The other fall had no ominous prelude. My wife and I were at the seashore, having breakfast at a favorite haunt. After going to the restroom, I stumbled and fell. There was a change of texture in the flooring. I wasn’t being mindful, and so paid a price. This left me with some minor aches, but back at home my legs felt wooden, and my balance precarious. I already had regular appointments scheduled with my physical therapist and Feldenkrais teacher, and I’ll make another with one of my chiropractors. Plus, I turned to the great Buddhist master from Vietnam, Thich Nhat Hanh, and one of his booklets, How to Walk. Clearly, I should be doing more than trying to follow his vital first maxim: Arrive with Every Step. You’d think that would be enough, but my mind wanders, losing its fullness.

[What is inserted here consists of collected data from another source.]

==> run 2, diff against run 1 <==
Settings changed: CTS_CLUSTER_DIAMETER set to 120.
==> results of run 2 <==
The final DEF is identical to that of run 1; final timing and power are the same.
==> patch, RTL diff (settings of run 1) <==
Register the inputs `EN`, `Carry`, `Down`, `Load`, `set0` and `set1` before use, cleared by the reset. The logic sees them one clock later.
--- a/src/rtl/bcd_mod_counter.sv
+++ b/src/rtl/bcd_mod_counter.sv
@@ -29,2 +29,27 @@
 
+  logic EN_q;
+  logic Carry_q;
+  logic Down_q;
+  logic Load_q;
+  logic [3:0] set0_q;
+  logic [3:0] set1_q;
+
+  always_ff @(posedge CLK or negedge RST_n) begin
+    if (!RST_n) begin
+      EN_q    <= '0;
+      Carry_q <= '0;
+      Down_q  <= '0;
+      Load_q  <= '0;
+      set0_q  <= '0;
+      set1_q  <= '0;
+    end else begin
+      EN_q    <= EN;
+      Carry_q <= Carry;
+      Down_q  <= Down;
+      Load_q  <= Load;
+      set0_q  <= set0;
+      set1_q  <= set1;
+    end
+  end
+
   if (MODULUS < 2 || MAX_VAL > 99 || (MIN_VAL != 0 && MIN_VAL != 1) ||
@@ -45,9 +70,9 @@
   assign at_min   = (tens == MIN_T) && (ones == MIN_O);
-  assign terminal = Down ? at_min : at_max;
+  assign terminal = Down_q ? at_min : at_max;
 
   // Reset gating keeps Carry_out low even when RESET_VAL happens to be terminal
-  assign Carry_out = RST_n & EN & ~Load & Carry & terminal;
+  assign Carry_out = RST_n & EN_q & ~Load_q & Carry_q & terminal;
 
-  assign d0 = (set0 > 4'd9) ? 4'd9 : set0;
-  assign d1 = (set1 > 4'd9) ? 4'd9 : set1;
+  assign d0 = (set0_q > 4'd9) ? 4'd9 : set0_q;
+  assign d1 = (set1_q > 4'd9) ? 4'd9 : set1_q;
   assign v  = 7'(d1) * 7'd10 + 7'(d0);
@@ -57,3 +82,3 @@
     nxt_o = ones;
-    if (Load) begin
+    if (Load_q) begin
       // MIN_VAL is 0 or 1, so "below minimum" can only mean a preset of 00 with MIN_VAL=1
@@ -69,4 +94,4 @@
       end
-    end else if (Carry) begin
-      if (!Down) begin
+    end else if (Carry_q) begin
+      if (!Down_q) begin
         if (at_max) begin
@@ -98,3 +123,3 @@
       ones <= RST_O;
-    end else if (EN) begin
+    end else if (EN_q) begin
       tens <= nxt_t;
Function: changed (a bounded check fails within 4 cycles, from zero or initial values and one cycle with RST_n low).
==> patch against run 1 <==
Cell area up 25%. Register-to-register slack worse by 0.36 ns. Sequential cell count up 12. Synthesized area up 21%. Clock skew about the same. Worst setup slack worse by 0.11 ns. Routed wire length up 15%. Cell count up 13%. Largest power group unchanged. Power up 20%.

I took this little book to bed last night, imagining I would browse through, reviewing, but I found a small section at the end—not yet perused—offering a variety of walking meditations. Astonishingly enough, some of them offer approaches that speak to my desire to find a safe harbor. Talk about synchronicity!
Nhat Hanh prescribes walking in rhythm to short poems. I’m struck by the idea of taking refuge in the isle of oneself. My favorite:
Breathing in, I go back
to the island within myself.
There are beautiful trees
within the island.
There are clear streams of water.
There are birds,
sunshine and fresh air.
Breathing out, I feel safe.
I enjoy going back
to my island.
I would almost say I feel chastised. The vision of the inner self in these poems is so gentle—such a far cry from the seething cauldron I have pictured raging deep in my wounded, pre-conscious self. I’m willing to embark with on this path Thich Nhat Hanh. A stubborn part of me clings to reservations, prepared to pass judgment. It must be related to that aspect of my mind that first approached loving-kindness with deep skepticism—that feared it would prove to be a refuge for self-absorption. But that hasn’t been my experience. As my practice grows, it is focused increasingly on the welfare of other people.
In writing these essays, I generally have written about meditations that I know well. This one feels different, but we will see, won’t we? I’ve learned enough about Thich Nhat Hanh to trust him. I also trust the intuitive, synchronistic flash that calls me to embrace it.
May this approach to walking meditation prove useful, and through diligence may I discover its vast potential.